If an employee admits misconduct and makes derogatory comments about his or her employer on social media, can he or she be fairly dismissed?

This was the issue that arose in The British Waterways Board v Smith.  Mr Smith was a manual worker who worked according to a rota schedule which prohibited him from consuming alcohol at certain times.

In the course of a grievance which Mr Smith raised, Mr Smith’s manager supplied comments that Mr Smith had made on his Facebook page. These comments included an admission that Mr Smith had drunk alcohol whilst prohibited from doing so, and various statements criticising his supervisors and British Waterways.

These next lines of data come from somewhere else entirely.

Context: an optimization exercise on an open-source flow, tuned for small area and a short achievable clock period. The choices shown serve that exercise and are no tape-out recipe. Where RTL was checked, it was by simulation tests only, not by an equivalence proof against the original. No activity file was given, so power comes from the tool's default toggle rates.

// mul32
module mul32 (
   input  logic        clk,
   input  logic        rst,
   input  logic        is_signed,
   input  logic [31:0] src,
   input  logic [31:0] sink,
   output logic [63:0] dest
);
Size: roughly 2900 cells after synthesis.
export LEC_CHECK = 0
export CAP_MARGIN = 20
export CORE_MARGIN = 2
export CORE_UTILIZATION = 40
export CTS_CLUSTER_DIAMETER = 60
export CTS_CLUSTER_SIZE = 30
export SETUP_SLACK_MARGIN = 4.05
export SLEW_MARGIN = 20
export SYNTH_HIERARCHICAL = 1
export SYNTH_MINIMUM_KEEP_SIZE = 0
create_clock -name core_clock -period 6.5 [get_ports {clk}]
run.sh (not shown) runs the stock make flow with config.mk's settings and CLKGATE_MAP_FILE= SYNTH_SCRIPT=/design/flow/synth_recipe.tcl, a recipe that flattens the netlist after the stock synthesis.
Next try:
Settings changed: CAP_MARGIN 20 to 5, CTS_CLUSTER_DIAMETER 60 to 100, CTS_CLUSTER_SIZE 30 to 25, SLEW_MARGIN 20 to 5.
Setup slack degrades by 0.011 ns.
Clock power shrinks by about 36%.
Fmax shrinks by about 0.5%.
Next try:
Settings changed: CAP_MARGIN 5 to 20, CTS_CLUSTER_DIAMETER 100 to unset, CTS_CLUSTER_SIZE 25 to unset, SLEW_MARGIN 5 to 20.
After rerunning:
- The new run finished with timing, DRC and antenna clean
- utilization grows by 1.9 points
- sequential power is about the same
- cell count grows by 2.1%

========
Setup of run 1:
mul32, a different RTL version from the one above (not shown whole).
Size in the first run: ~2,900 cells after synthesis, roughly 500 flip-flops, ~130 I/O pins.
Settings: LEC_CHECK=0, CAP_MARGIN=20, CORE_MARGIN=2, CORE_UTILIZATION=40, SETUP_SLACK_MARGIN=4.0, SLEW_MARGIN=20, SYNTH_HIERARCHICAL=1, SYNTH_MINIMUM_KEEP_SIZE=0; clock period 6.5 ns.
Run 1: all stages complete, timing, DRC and antenna checks passed
Input changes introduced in run 2 (baseline for comparison: run 1):
Settings: changing SETUP_SLACK_MARGIN from 4.0 to 3.6.
- Max freq run 1 -> run 2: degraded
- Biggest cell delay along the critical path: run 2 vs run 1 down 0.02 ns
- Going from run 1 to run 2, the number of cells upsized or downsized after cts was found to have gone down by 549.
- As far as sequential area share after synthesis goes, run 1 and run 2 are indistinguishable; the numbers are identical.
- Re final setup slack of the worst path: run 2 is 0.099 ns down on run 1.
- Run 2 gives more sequential share of cell area than run 1 did.
No run of this note included a check of the RTL's function; only the layout flow was run.

========
mul32 with an RTL version that a note above also has.
Size in the first run: roughly 600 flip-flops, ~130 I/O pins, ~36000 um^2 of cells after synthesis.
clock: 6.5 ns
lec_check: 0
cap_margin: 20
core_margin: 2
core_utilization: 40
cts_cluster_diameter: 100
cts_cluster_size: 25
setup_slack_margin: 4.12
slew_margin: 20
synth_hierarchical: 1
synth_minimum_keep_size: 0
Edit:
--- a/flow/config.mk
+++ b/flow/config.mk
@@ -9,6 +9,5 @@
 export CORE_MARGIN = 2
-export CORE_UTILIZATION = 40
-export CTS_CLUSTER_DIAMETER = 100
-export CTS_CLUSTER_SIZE = 25
-export SETUP_SLACK_MARGIN = 4.12
+export CORE_UTILIZATION = 55
+export PLACE_DENSITY = 0.65
+export SETUP_SLACK_MARGIN = 4.05
 export SLEW_MARGIN = 20
Outcome: Global-route usage rose by 9.5 points. Setup slack got worse by 56 ps. Routed wire length came out higher by about 1.7%. Clock skew went up by 6.8 ps. Sequential power went up by about 1%. Final area climbs by 0.94%. Non-clock buffer count shrinks by 26. Core utilization rose by 18 points. Via count came out higher by 5.6%. Area after synthesis is unchanged.
Edit:
--- a/flow/config.mk
+++ b/flow/config.mk
@@ -9,4 +9,5 @@
 export CORE_MARGIN = 2
-export CORE_UTILIZATION = 55
-export PLACE_DENSITY = 0.65
+export CORE_UTILIZATION = 40
+export CTS_CLUSTER_DIAMETER = 100
+export CTS_CLUSTER_SIZE = 25
 export SETUP_SLACK_MARGIN = 4.05
Effect: Global-route usage goes down by 9.5 points; sequential share of layout area came out higher by 0.58 points; fmax climbs by 2.2%.
Edit:
--- a/flow/config.mk
+++ b/flow/config.mk
@@ -16 +16,2 @@
 export SYNTH_MINIMUM_KEEP_SIZE = 0
+export TNS_END_PERCENT = 30
What happened: Cell area stays flat. Global-route usage stays the same. Worst hold slack hardly moves. Combinational power hardly moves. Maximum frequency stays flat. Register-to-register slack got worse by 20 ps. Worst setup slack improved by 3.3 ps. Area after synthesis does not change. Cell count stays flat. Synthesized cell count stays the same.
Edit:
--- a/flow/config.mk
+++ b/flow/config.mk
@@ -10,4 +10,4 @@
 export CORE_UTILIZATION = 40
-export CTS_CLUSTER_DIAMETER = 100
-export CTS_CLUSTER_SIZE = 25
+export CTS_CLUSTER_DIAMETER = 130
+export CTS_CLUSTER_SIZE = 32
 export SETUP_SLACK_MARGIN = 4.05
@@ -16,2 +16 @@
 export SYNTH_MINIMUM_KEEP_SIZE = 0
-export TNS_END_PERCENT = 30
First-iteration DRC count goes up slightly.
Routed wire length decreases slightly.
Cell count barely changes.
Worst setup slack gets better by 13 ps.
Power is lower slightly.
Utilization is lower by 0.28 points.
Global-route usage is about the same.
Count of clock-buffer cells in the layout shrinks by 7.
Synthesized cell count does not change.
Clock skew drops by 4.5 ps.
Via count went down slightly.
Edit:
--- a/flow/config.mk
+++ b/flow/config.mk
@@ -10,4 +10,4 @@
 export CORE_UTILIZATION = 40
-export CTS_CLUSTER_DIAMETER = 130
-export CTS_CLUSTER_SIZE = 32
+export CTS_CLUSTER_DIAMETER = 100
+export CTS_CLUSTER_SIZE = 30
 export SETUP_SLACK_MARGIN = 4.05
Setup slack degrades by 12 ps; core utilization climbs by 0.54 points; clock skew climbs by 8.2 ps; combinational power barely changes; clock-buffer cell count climbs by 6.

-- what the ideal ports hide --
No port has a modelled driver above. Below, the same layouts with a new extraction and two added sets of constraints. Step 1 assumes that a clkbuf_16 drives the clock port and a buf_2 every other input. Step 2, shift: input delay + t, output delay - t, t = (earliest + latest rising clock arrival at the registers) / 2. This alone moves slack from input paths to output paths. a / b / c = ideal ports / drivers / drivers and shift; a / b = the first two.
run | t, ns | setup WS [ns] | cell pins on the clock port's net
the first run of note 1 | 0.682 | 4.077 / 4.024 / 3.678 | 1
the second run of note 1 | 0.687 | 4.065 / 4.003 / 3.679 | 1
the third run of note 1 | 0.681 | 4.080 / 4.023 / 3.667 | 1
run 1 | 0.706 | 3.692 / 3.692 / 3.356 | 1
run 2 | 0.704 | 3.593 / 3.593 / 3.247 | 1
the first run of note 3 | 0.688 | 4.067 / 4.003 / 3.674 | 1
the second run of note 3 | 0.659 | 4.011 / 4.011 / 3.643 | 1
the third run of note 3 | 0.687 | 4.065 / 4.003 / 3.679 | 1
the fourth run of note 3 | 0.687 | 4.069 / 4.004 / 3.679 | 1
the fifth run of note 3 | 0.662 | 4.081 / 4.017 / 3.680 | 1
the sixth run of note 3 | 0.684 | 4.070 / 4.017 / 3.685 | 1
After both steps every run listed still meets setup and hold. The setup slack of the third run of note 1, which loses most, moves by -0.057 ns with the drivers and by -0.413 ns with both steps.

Mr Smith was summarily dismissed, despite some of the comments being over two years old and some being already known to British Waterways’ Human Resources team for over a year (in relation to which no action had been taken). Mr Smith brought a claim for unfair dismissal which was successful in the employment tribunal.

British Waterways appealed and the appeal was allowed – the dismissal was fair. The tribunal had substituted its own views for that of the employer and in fact, British Waterways’ decision was within the reasonable band of responses. This was despite the fact that:

  1. the misconduct which was the cause of the dismissal was a number of years old,
  2. the employer was aware of the misconduct a year earlier and had failed to take any action in relation to it and
  3. the employer deliberately searched for evidence of wrongdoing against the employee. 

This case highlights that there may be more scope for an employer to discipline an employee even if there is a delay in taking action against him or her and even if the employer has gone on something of a “fishing expedition” in order to obtain evidence of misconduct. Employees beware!